• [WORK TASK]: One figure is the whole answer: the number of lines below that contain the word "ENABLE".

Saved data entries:
========

What follows belongs to an exercise in optimizing a design on an open flow for small area and a short achievable clock period; a production flow would make more cautious choices. In this exercise RTL edits were held to simulation tests only and were not proved equivalent to the original. Power and IR drop assume default switching activity.

== build 71 ==
==> flow/design.v (excerpt) <==
module OE_Sort #(
    parameter BIT_WIDTH = 8,
    parameter N = 16
    )
(
    input clk,
    input rst,
    input in_valid,
    input [BIT_WIDTH*N-1:0] list,
    output out_valid,
    output [BIT_WIDTH*N-1:0] sorted_list
    );
For scale: ~6100 cells after synthesis, about 260 I/O pins, about 0.046 mm^2 of cells after synthesis.
Settings: LEC_CHECK=0, ABC_AREA=1, CAP_MARGIN=20, CORE_MARGIN=2, CORE_UTILIZATION=65, CTS_CLUSTER_DIAMETER=80, CTS_CLUSTER_SIZE=30, SETUP_SLACK_MARGIN=0.8, SLEW_MARGIN=20; clock period 2.5 ns.
standard.sh (not shown) runs the stock make flow with config.mk's settings and CLKGATE_MAP_FILE= SYNTH_SCRIPT=/design/flow/synth_recipe.tcl, a recipe that flattens the netlist after the stock synthesis.
==> flow/flow/run.sh <==
#!/bin/bash
# The standard layout (the standard.sh, ORFS from synthesis to finish), except that
# buffer_ports gives every input and output port a sky130_fd_sc_hd__buf_1 instead of the
# delay buffer (clkdlybuf4s50_1) it picks by default. Each ORFS step keeps its own log under
# orfs/logs/; make's full output goes to standard.log here.
set -euo pipefail
export BUFFER_PORTS_ARGS="-buffer_cell sky130_fd_sc_hd__buf_1"
bash standard.sh finish > standard.log 2>&1
### build 71 -> build 82
==> flow/run.sh (new file) <==
#!/bin/bash
# synth_recipe.tcl (not shown) runs the flow's synth.tcl, then flattens the netlist and writes it again
# the make line also repeats each setting of config.mk as NAME=value (left out here)
make -C /OpenROAD-flow-scripts/flow DESIGN_CONFIG=/design/flow/config.mk WORK_HOME=/design/flow/orfs CLKGATE_MAP_FILE= SYNTH_SCRIPT=/design/flow/synth_recipe.tcl finish
removed: flow/flow/run.sh
removed: flow/standard.sh
- Going from build 71 to build 82, the fraction of area in multi-input gates was found to have gone down by 0.88 points.
- Diff build 82..build 71 | area taken by flip-flops and latches | negligible
- Compare build 71 and build 82 | non-clock buffer total of the final layout higher: build 82
- Relative to build 71, the final cell area reported for build 82 is higher.
- Build 71 has lower static leakage than build 82.
- Share of the clock period used by the worst path delta for build 82 relative to build 71: 1.8 points higher
- Worst hold slack: build 82 > build 71
- From build 71 to build 82 the numbers moved as follows: post-route total power picked up an extra 1.1%; layout clock buffer count lost 4.
This design comes from an exercise in tuning for small area on the open sky130 flow, not from production work.
In this exercise RTL edits were held to simulation tests only and were not proved equivalent to the original.
No driver is modelled on the clock port, so clocking that relies on it looks cheaper here than on a real chip.

Setup of P:
// QAM
module QAM(clk, rst, en, Din, IFout);
input clk, rst, en;
input Din;
output reg signed [17:0] IFout;
reg ce2;           
reg sm_ctrl;       
reg swap;          
reg [1:0] spc;     
reg sm_i, sm_q;    
reg [3:0] usi;     
reg [3:0] cnt;     
reg [8:0] sym_i, sym_q;  
reg [1:0] mix_cnt;
reg [15:0] acc;    
wire en0 = en & ce2;
wire en1 = sm_ctrl & ce2;
wire en2 = usi[3];
wire [1:0] sw = usi[1:0];
wire load = en2 & (sw == 2'd0);
wire neg = ~mix_cnt[1];                         
wire [8:0] s = mix_cnt[0] ? sym_i : sym_q;      
wire [8:0] x = s ^ {9{neg}};
wire [8:0] v;      
assign v[0] = cnt > 4'd0;
assign v[1] = cnt > 4'd1;
assign v[2] = cnt > 4'd2;
assign v[3] = cnt > 4'd3;
assign v[4] = cnt > 4'd4;
assign v[5] = cnt > 4'd5;
assign v[6] = cnt > 4'd6;
assign v[7] = cnt > 4'd7;
assign v[8] = cnt > 4'd8;
wire [15:0] t0;    
reg [15:0] kz0;
always @(*) begin
  case (sw)
    2'd0: kz0 = 16'd74;
    2'd1: kz0 = 16'd0;
    2'd2: kz0 = 16'd0;
    2'd3: kz0 = 16'd168;
  endcase
end
reg [15:0] kxp0;
always @(*) begin
  case (sw)
    2'd0: kxp0 = 16'd148;
    2'd1: kxp0 = 16'd0;
    2'd2: kxp0 = 16'd0;
    2'd3: kxp0 = 16'd336;
  endcase
end
assign t0 = ({16{~v[0]}} & kz0) | ({16{v[0] & x[0]}} & kxp0);
wire [15:0] t1;    
reg [15:0] kz1;
always @(*) begin
  case (sw)
    2'd0: kz1 = 16'd276;
    2'd1: kz1 = 16'd185;
    2'd2: kz1 = 16'd267;
    2'd3: kz1 = 16'd36;
  endcase
end
reg [15:0] kxp1;
always @(*) begin
  case (sw)
    2'd0: kxp1 = 16'd552;
    2'd1: kxp1 = 16'd0;
    2'd2: kxp1 = 16'd0;
    2'd3: kxp1 = 16'd0;
  endcase
end
reg [15:0] kxn1;
always @(*) begin
  case (sw)
    2'd0: kxn1 = 16'd0;
    2'd1: kxn1 = 16'd370;
    2'd2: kxn1 = 16'd534;
    2'd3: kxn1 = 16'd72;
  endcase
end
assign t1 = ({16{~v[1]}} & kz1) | ({16{v[1] & x[1]}} & kxp1) | ({16{v[1] & ~x[1]}} & kxn1);
wire [15:0] t2;    
reg [15:0] kz2;
always @(*) begin
  case (sw)
    2'd0: kz2 = 16'd238;
    2'd1: kz2 = 16'd233;
    2'd2: kz2 = 16'd278;
    2'd3: kz2 = 16'd713;
  endcase
end
reg [15:0] kxp2;
always @(*) begin
  case (sw)
  ...
export LEC_CHECK = 0
export ABC_AREA = 1
export CAP_MARGIN = 20
export CORE_MARGIN = 2
export CORE_UTILIZATION = 40
export GPL_TIMING_DRIVEN = 0
export SLEW_MARGIN = 20
create_clock -name core_clock -period 5.0 [get_ports {clk}]
standard.sh (not shown) runs the stock make flow with config.mk's settings and CLKGATE_MAP_FILE= SYNTH_SCRIPT=/design/flow/synth_recipe.tcl, a recipe that flattens the netlist after the stock synthesis.
==> flow/flow/run.sh <==
#!/bin/bash
# Layout flow: the standard ORFS flow (standard.sh) with these changes:
#  - Yosys's generic synthesis runs without its intermediate ABC pass (SYNTH_ARGS=-noabc),
#    so the adder tree written in the RTL reaches full-adder extraction as written;
#    registers, their names and cell types are those of the standard synthesis;
#  - after clock-tree synthesis, flow/post_cts.tcl delays the clock of the output register
#    (useful skew for the register-to-register paths into it), then runs the CTS step's
#    timing repair, which ORFS is told to skip (SKIP_CTS_REPAIR_TIMING=1).
# Each ORFS step writes its own log under orfs/logs/; make's output goes to make.log here.
set -euo pipefail
bash standard.sh SYNTH_ARGS=-noabc SKIP_CTS_REPAIR_TIMING=1 POST_CTS_TCL="$PWD/flow/post_cts.tcl" \
  "SKEW_CELLS=sky130_fd_sc_hd__clkdlybuf4s50_1 sky130_fd_sc_hd__clkbuf_8" finish > make.log 2>&1
==> flow/flow/post_cts.tcl <==
# Runs at the end of ORFS's CTS step (POST_CTS_TCL), which is told to skip its own timing
# repair (SKIP_CTS_REPAIR_TIMING=1); this script does that repair after the change below.
#
# Useful skew for the register-to-register paths into the output register acc (IFout):
# acc's clock pins are moved from the clock tree's leaf nets to one net that a delay cell
# and a clock buffer drive from the leaf net of acc[0]. Every path into acc comes from
# another register of the design; acc's outputs go only to the output ports, whose
# timing this makes harder, not easier. Inputs reach no acc data pin combinationally.
set block [ord::get_db_block]
set db [ord::get_db]
set accs {}
foreach inst [$block getInsts] {
  if {[string range [$inst getName] 0 3] eq "acc\\" && [$inst findITerm CLK] ne "NULL"} {
    lappend accs $inst
  }
}
puts "skew: [llength $accs] acc registers"
set first [lindex $accs 0]
set leaf [[$first findITerm CLK] getNet]
set sx 0; set sy 0
foreach inst $accs {
  lassign [$inst getLocation] x y
  set sx [expr {$sx + $x}]; set sy [expr {$sy + $y}]
}
set cx [expr {int($sx / [llength $accs])}]
set cy [expr {int($sy / [llength $accs])}]
set prev $leaf
set i 0
foreach cell $::env(SKEW_CELLS) {
  set master [$db findMaster $cell]
  set buf [odb::dbInst_create $block $master "skew_buf_$i"]
  set net [odb::dbNet_create $block "skew_net_$i"]
  $net setSigType CLOCK
  [$buf findITerm A] connect $prev
  [$buf findITerm X] connect $net
  $buf setLocation $cx $cy
  $buf setPlacementStatus PLACED
  set prev $net
  incr i
}
foreach inst $accs {
  set it [$inst findITerm CLK]
  $it disconnect
  $it connect $prev
}
set_propagated_clock [all_clocks]
estimate_parasitics -placement
set result [catch { detailed_placement } msg]
if { $result != 0 } { error "Detailed placement failed after skew: $msg" }
estimate_parasitics -placement
report_checks -path_delay max -group_path_count 1 -format end
repair_timing_helper
set result [catch { detailed_placement } msg]
if { $result != 0 } { error "Detailed placement failed after repair: $msg" }
check_placement -verbose
report_design_area
Input changes introduced in Q (baseline for comparison: P):
==> flow/flow/run.sh <==
#!/bin/bash
# Layout flow: the standard ORFS flow (standard.sh) with these changes:
#  - Yosys's generic synthesis runs without its intermediate ABC pass (SYNTH_ARGS=-noabc),
#    so the adder tree written in the RTL reaches full-adder extraction as written;
#    registers, their names and cell types are those of the standard synthesis;
#  - the final ABC technology mapping uses an area-oriented script (flow/abc_area.script),
#    through a copy of ORFS's scripts folder that differs only in that file;
#  - after clock-tree synthesis, flow/post_cts.tcl delays the clock of the output register
#    (useful skew for the register-to-register paths into it), then runs the CTS step's
#    timing repair, which ORFS is told to skip (SKIP_CTS_REPAIR_TIMING=1);
#  - every input and output port still gets its own buffer, but the smallest one
#    (sky130_fd_sc_hd__buf_1); the resizer may still resize it.
# Each ORFS step writes its own log under orfs/logs/; make's output goes to make.log here.
set -euo pipefail
rm -rf scripts_local
cp -r "$FLOW_HOME/scripts" scripts_local
cp flow/abc_area.script scripts_local/abc_area.script
bash standard.sh SYNTH_ARGS=-noabc SCRIPTS_DIR="$PWD/scripts_local" SKIP_CTS_REPAIR_TIMING=1 \
  POST_CTS_TCL="$PWD/flow/post_cts.tcl" "BUFFER_PORTS_ARGS=-buffer_cell sky130_fd_sc_hd__buf_1" \
  "SKEW_CELLS=sky130_fd_sc_hd__clkdlybuf4s50_1 sky130_fd_sc_hd__clkdlybuf4s50_1 sky130_fd_sc_hd__clkbuf_8" finish > make.log 2>&1
==> flow/flow/abc_area.script (new file) <==
strash
dch -f
amap
topo
dnsize -c
- Looking only at count of inverters not on the clock network in the layout, and setting everything else aside, the higher value of Q and P goes to P.
- P → Q: final cell count without fillers lower; global-route usage saw a decrease.
- Q -> P: post-synthesis to final-layout area growth flat
- Post-synthesis compound-gate area fraction in Q vs P: up 13 points
- Of the two values seen for highest-delay cell along the critical path, nor3_1 was produced by Q and fa_1 by P.
- Q vs P on sequential share of cell area: Q is the higher one.
- [compare] base=P new=Q: total buffers and inverters traversed by the critical path shows a reduction of 1, minimum setup slack in the final design went down by 0.16 ns, final wirelength went down.
[inputs] R vs Q
diff --git a/flow/flow/run.sh b/flow/flow/run.sh
--- a/flow/flow/run.sh
+++ b/flow/flow/run.sh
@@ -8,7 +8,5 @@
 #  - after clock-tree synthesis, flow/post_cts.tcl delays the clock of the output register
 #    (useful skew for the register-to-register paths into it), then runs the CTS step's
-#    timing repair, which ORFS is told to skip (SKIP_CTS_REPAIR_TIMING=1);
-#  - every input and output port still gets its own buffer, but the smallest one
-#    (sky130_fd_sc_hd__buf_1); the resizer may still resize it.
+#    timing repair, which ORFS is told to skip (SKIP_CTS_REPAIR_TIMING=1).
 # Each ORFS step writes its own log under orfs/logs/; make's output goes to make.log here.
 set -euo pipefail
@@ -17,4 +15,4 @@
 cp flow/abc_area.script scripts_local/abc_area.script
 bash standard.sh SYNTH_ARGS=-noabc SCRIPTS_DIR="$PWD/scripts_local" SKIP_CTS_REPAIR_TIMING=1 \
-  POST_CTS_TCL="$PWD/flow/post_cts.tcl" "BUFFER_PORTS_ARGS=-buffer_cell sky130_fd_sc_hd__buf_1" \
-  "SKEW_CELLS=sky130_fd_sc_hd__clkdlybuf4s50_1 sky130_fd_sc_hd__clkdlybuf4s50_1 sky130_fd_sc_hd__clkbuf_8" finish > make.log 2>&1
+  POST_CTS_TCL="$PWD/flow/post_cts.tcl" \
+  "SKEW_CELLS=sky130_fd_sc_hd__clkdlybuf4s50_1 sky130_fd_sc_hd__clkbuf_8" finish > make.log 2>&1
Results
Synthesis-to-finish area growth: R and Q compared, higher one is R
Diff Q -> R: aggregate routed wire length higher; post-layout worst setup margin higher; area occupied by multi-input gates higher; global-route wire length before repair higher.
Cell area | R vs Q | R larger
R: done, clean on timing, DRC and antenna
### R -> S
Settings: CTS_BUF_LIST now sky130_fd_sc_hd__clkbuf_8, previously not set.
diff --git a/flow/flow/run.sh b/flow/flow/run.sh
--- a/flow/flow/run.sh
+++ b/flow/flow/run.sh
@@ -16,3 +16,3 @@
 bash standard.sh SYNTH_ARGS=-noabc SCRIPTS_DIR="$PWD/scripts_local" SKIP_CTS_REPAIR_TIMING=1 \
   POST_CTS_TCL="$PWD/flow/post_cts.tcl" \
-  "SKEW_CELLS=sky130_fd_sc_hd__clkdlybuf4s50_1 sky130_fd_sc_hd__clkbuf_8" finish > make.log 2>&1
+  "SKEW_CELLS=sky130_fd_sc_hd__clkdlybuf4s50_1 sky130_fd_sc_hd__clkdlybuf4s50_1 sky130_fd_sc_hd__clkbuf_8" finish > make.log 2>&1
- S went all the way through the flow, and no timing, DRC or antenna check failed.
- | area added between synthesis and finish | S vs R | 4.2 points lower |
- Going from R to S, final clock period utilization by the worst path went down, wire length per cell after detailed routing did not really move.
[inputs] T vs S
Settings: CTS_BUF_LIST removed (was sky130_fd_sc_hd__clkbuf_8).
==> flow/flow/run.sh <==
#!/bin/bash
# Layout flow: the standard ORFS flow (standard.sh) with these changes:
#  - Yosys's generic synthesis runs without its intermediate ABC pass (SYNTH_ARGS=-noabc),
#    so the adder tree written in the RTL reaches full-adder extraction as written;
#    registers, their names and cell types are those of the standard synthesis;
#  - after clock-tree synthesis, flow/post_cts.tcl delays the clock of the output register
#    (useful skew for the register-to-register paths into it), then runs the CTS step's
#    timing repair, which ORFS is told to skip (SKIP_CTS_REPAIR_TIMING=1).
# Each ORFS step writes its own log under orfs/logs/; make's output goes to make.log here.
set -euo pipefail
bash standard.sh SYNTH_ARGS=-noabc SKIP_CTS_REPAIR_TIMING=1 POST_CTS_TCL="$PWD/flow/post_cts.tcl" \
  "SKEW_CELLS=sky130_fd_sc_hd__clkdlybuf4s50_1 sky130_fd_sc_hd__clkbuf_8" finish > make.log 2>&1
diff --git a/flow/flow/post_cts.tcl b/flow/flow/post_cts.tcl
--- a/flow/flow/post_cts.tcl
+++ b/flow/flow/post_cts.tcl
@@ -11,5 +11,5 @@
 set accs {}
 foreach inst [$block getInsts] {
-  if {[string range [$inst getName] 0 3] eq "acc\\" && [$inst findITerm CLK] ne "NULL"} {
+  if {[string match {acc\[*} [$inst getName]] && [$inst findITerm CLK] != "NULL"} {
     lappend accs $inst
   }
removed: flow/flow/abc_area.script
### Flow results
T vs. S: sequential area share after synthesis dropped 2.5 points, setup slack after placement climbed 0.95 ns, initial cell density of the core dropped 0.95 points, placed standard-cell area climbed 550 um^2.
Diff S and T: synthesized cell count higher in T
T is listed as incomplete: the tool reported an error in clock tree synthesis (4_1_cts) and the run ended there.
When the final numbers for S and T were put side by side, the distinct cell type count after synthesis turned out to be greater in T.

* * *

== alpha ==
QAM again, from the RTL that the note above started with.
==> flow/config.mk <==
export PLATFORM = sky130hd
export DESIGN_NAME = QAM
export DESIGN_NICKNAME = QAM
export VERILOG_FILES = /design/flow/design.v
export SDC_FILE = /design/flow/constraint.sdc
export NUM_CORES = 4
export LEC_CHECK = 0
export ABC_AREA = 0
export CAP_MARGIN = 20
export CORE_MARGIN = 2
export CORE_UTILIZATION = 40
export GPL_TIMING_DRIVEN = 0
export SLEW_MARGIN = 20
==> flow/constraint.sdc <==
create_clock -name core_clock -period 5.0 [get_ports {clk}]
set_input_delay 1.0000 -clock core_clock [delete_from_list [all_inputs] [get_ports {clk}]]
set_output_delay 1.0000 -clock core_clock [all_outputs]
set_load 0.01 [all_outputs]
==> flow/flow/run.sh <==
#!/bin/bash
# Layout flow: the standard ORFS flow (standard.sh), with Yosys's generic synthesis run
# without its intermediate ABC pass (SYNTH_ARGS=-noabc), so that the adder tree written in
# the RTL reaches full-adder extraction as written. Registers, their names and cell types
# are those of the standard synthesis. Each ORFS step writes its own log under
# orfs/logs/; make's own output goes to make.log in this folder.
set -euo pipefail
bash standard.sh SYNTH_ARGS=-noabc finish > make.log 2>&1
### alpha -> beta
- PLACE_DENSITY newly set to 0.85
- ABC_AREA changed from 0 to 1
==> run notes <==
- beta — synthesized cell count 112 higher, alpha as reference
- Between alpha and beta, the flow reports overall routed net length decreasing by more than 10%.
- usi[1] as the launching instance or port of the critical path was reported by beta, and mix_cnt[0] by alpha.
- Total die area across beta and alpha: no real change.
- alpha → beta: layout cell share with drive strength beyond 1 dropped 30 points.
- beta: final cell count about 10% above alpha
- Changes observed in beta relative to alpha: sequential share of layout area higher; path length in cells of the critical path higher; worst hold slack roughly the same.
### beta -> gamma
- CORE_UTILIZATION changed from 40 to 60
- CTS_BUF_LIST newly set to sky130_fd_sc_hd__clkbuf_8
- PLACE_DENSITY removed (was 0.85)
Results
- gamma ended with less number of core rows than beta.
- Cmp gamma and beta / register-to-register path setup slack / higher: beta
- Global-route track usage on met2 in gamma is 16 points above beta.
- Iteration count of the initial detailed-routing pass for gamma: 1 up relative to beta
- Between beta and gamma, the insertion delay to the later sink of the worst-skew pair figures differ only marginally.
- Summary of gamma over beta: detail-routed via count per cell climbed 0.46; final setup slack of the worst path -0.037 ns.
- In gamma relative to beta, wire length reported by the detailed router had gone up by a few percent.
- gamma: clock-cell share of area lower than beta
## Diff of input files: delta against gamma
- CTS_BUF_LIST: sky130_fd_sc_hd__clkbuf_8 -> unset
- CORE_UTILIZATION: 60 -> 40
- CTS_CLUSTER_DIAMETER: unset -> 100
- CTS_CLUSTER_SIZE: unset -> 30
## What came out
For the overall track demand over capacity in global routing, delta came in 8.4 points lower than gamma did. The faster design of the two is delta; gamma tops out lower. In the metrics for delta and gamma, the one carrying the lower setup slack is gamma. Summary — register-to-register slack, delta relative to gamma: higher, by 0.04 ns. Re count of plain and timing-repair buffers in the layout: delta and gamma aren't equal, and the higher value belongs to gamma.
diff inputs: delta => epsilon
- removing GPL_TIMING_DRIVEN (formerly 0)
- removing CTS_CLUSTER_SIZE (formerly 30)
- removing CTS_CLUSTER_DIAMETER (formerly 100)
==> flow/run.sh (new file) <==
#!/bin/bash
# synth_recipe.tcl (not shown) runs the flow's synth.tcl, then flattens the netlist and writes it again
# the make line also repeats each setting of config.mk as NAME=value (left out here)
make -C /OpenROAD-flow-scripts/flow DESIGN_CONFIG=/design/flow/config.mk WORK_HOME=/design/flow/orfs CLKGATE_MAP_FILE= SYNTH_SCRIPT=/design/flow/synth_recipe.tcl finish
removed: flow/flow/run.sh
removed: flow/standard.sh
Results
Synthesized instance count in epsilon is 59 higher than in delta. Going from delta to epsilon, the clock skew was found to have gone up by 0.0048 ns. From delta to epsilon the numbers moved as follows: share of final layout cell area taken by clock buffers and inverters fell by 0.42 points, minimum setup slack in the final design lost 0.025 ns, fmax went down 0.0011 GHz, simple-gate area share of the yosys netlist lost 5.3 points.

afterwards: timing with drivers on the ports:
How much do the figures lean on ideal ports? The routed layouts below were timed once more, with nothing changed but the port constraints. Step 1, drivers: a clkbuf_16 drives clk and a buf_2 each remaining input, both assumed. Step 2, shift: input delay + t, output delay - t, t = (earliest + latest rising clock arrival at the registers) / 2. This alone moves slack from input paths to output paths. Three values: no drivers, after step 1, after step 2; two values: the first two.
run	shift t [ns]	slack for setup (ns)	worst hold slack (ns)	worst setup path after step 2	clock arrival spread, ns
P	0.688	0.334 / 0.334 / 0.334	0.337 / 0.334 / 0.337	register to register	0.715 / 0.715
Q	0.916	0.172 / 0.172 / 0.172	0.004 / -0.015 / 0.067	register to register	1.152 / 1.151
R	0.682	0.257 / 0.257 / 0.257	0.258 / 0.243 / 0.409	register to register	0.698 / 0.697
S	0.944	0.375 / 0.375 / 0.375	0.072 / 0.072 / 0.072	register to register	1.177 / 1.177
alpha	0.357	0.090 / 0.090 / 0.090	0.472 / 0.472 / 0.472	register to register	0.020 / 0.020
beta	0.345	0.234 / 0.234 / 0.234	0.471 / 0.471 / 0.471	register to register	0.015 / 0.014
gamma	0.350	0.197 / 0.197 / 0.197	0.484 / 0.484 / 0.484	register to register	0.012 / 0.012
delta	0.343	0.241 / 0.241 / 0.241	0.478 / 0.478 / 0.478	register to register	0.008 / 0.009
epsilon	0.350	0.216 / 0.216 / 0.216	0.474 / 0.474 / 0.474	register to register	0.013 / 0.013
Clock arrivals are far apart in P, Q, R and S, so t is only a midpoint there and step 2 fits no single register.
From an optimization exercise on the open Yosys and OpenROAD flow, aimed at small area; shortcuts taken in it are not production practice.
RTL that was checked went through simulation tests only; none was proved equivalent to the original.
Function not checked in runs 2 to 8: the RTL went through the layout flow alone.
No driver is modelled on the clock port, so clocking that relies on it looks cheaper here than on a real chip.
Power is estimated from default activity; no workload was simulated.

[flow/design.v]
module bin2bcd(CLK,RESET,ENABLE,  BIN ,BCD_o);
output	reg	[39:0]  BCD_o ;
input			CLK;
input		[31:0]	BIN;
input			ENABLE;
input			RESET;
	localparam W = 39;
	reg	[5:0]	c ;
	reg	[W-1:0]	R ;
	wire idle = c[5] & c[1];
	wire run  = ~c[5];
	wire copy = c[5] & ~c[0];
	wire done = c[5] & c[0] & ~c[1];
	wire [8:0] en;
	assign en[0] = 1'b1;
	assign en[1] = c[4] | c[3] | c[2];			 
	assign en[2] = c[4] | c[3];				 
	assign en[3] = c[4] | (c[3] & c[2]);			 
	assign en[4] = c[4];					 
	assign en[5] = c[4] & (c[3] | c[2] | c[1]);		 
	assign en[6] = c[4] & (c[3] | (c[2] & c[1]));		 
	assign en[7] = c[4] & c[3] & (c[2] | c[1]);		 
	assign en[8] = c[4] & c[3] & c[2] & (c[1] | c[0]);	 
	function [3:0] CORRECT;
	input [3:0] d;
	input       e;
	reg g;
	begin
		g = e & (d[3] | (d[2] & (d[1] | d[0])));
		CORRECT[0] = d[0] ^ g;
		CORRECT[1] = g ? ~(d[1] ^ d[0]) : d[1];
		CORRECT[2] = g ? (d[0] & ~d[2]) : d[2];
		CORRECT[3] = d[3] | g;
	end
	endfunction
	function integer POS;	 
	input integer d;
	input integer k;
	begin
		POS = (32 + 4*d + k) % W;
	end
	endfunction
	reg [W-1:0] C;	 
	reg [3:0]   t;
	integer d, k;
	always @* begin
		C = R;
		for (d = 0; d < 9; d = d + 1) begin
			for (k = 0; k < 4; k = k + 1) t[k] = R[POS(d,k)];
			t = CORRECT(t, en[d]);
			for (k = 0; k < 4; k = k + 1) C[POS(d,k)] = t[k];
		end
	end
	wire [W-1:0] step = {C[W-2:0], C[W-1]};
	wire [W-1:0] load = {{(W-32){1'b0}}, BIN};
	wire sl = idle;
	wire ss = ENABLE & run;
	wire sh = ~(sl | ss);
	wire [W-1:0] Rn = ({W{sl}} & load) | ({W{ss}} & step) | ({W{sh}} & R);
	always @(posedge CLK or posedge RESET) begin
		if (RESET)
			c <= 6'd63;
		else if (ENABLE && !done)
			c <= c + 6'd1;
	end
	always @(posedge CLK)
		R <= Rn;
	always @(posedge CLK) begin
		if (ENABLE && copy) begin
			for (d = 0; d < 10; d = d + 1)
				for (k = 0; k < 4; k = k + 1)
					if (4*d+k < 39)
						BCD_o[4*d+k] <= R[POS(d,k)];
			BCD_o[39] <= 1'b0;
		end
	end
endmodule
[flow/run.sh]
#!/bin/bash
# synth_recipe.tcl (not shown) runs the flow's synth.tcl, then flattens the netlist and writes it again
# the make line also repeats each setting of config.mk as NAME=value (left out here)
make -C /OpenROAD-flow-scripts/flow DESIGN_CONFIG=/design/flow/config.mk WORK_HOME=/design/flow/orfs CLKGATE_MAP_FILE= SYNTH_SCRIPT=/design/flow/synth_recipe.tcl finish
[flow/config.mk]
export PLATFORM = sky130hd
export DESIGN_NAME = bin2bcd
export DESIGN_NICKNAME = bin2bcd
export VERILOG_FILES = /design/flow/design.v
export SDC_FILE = /design/flow/constraint.sdc
export NUM_CORES = 4
export LEC_CHECK = 0
export ABC_AREA = 1
export CAP_MARGIN = 20
export CORE_MARGIN = 2
export CORE_UTILIZATION = 40
export SLEW_MARGIN = 20
[flow/constraint.sdc]
create_clock -name core_clock -period 10.0 [get_ports {CLK}]
set_input_delay 2.0000 -clock core_clock [delete_from_list [all_inputs] [get_ports {CLK}]]
set_output_delay 2.0000 -clock core_clock [all_outputs]
set_load 0.01 [all_outputs]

========

• [WORKED SOLUTION]: 5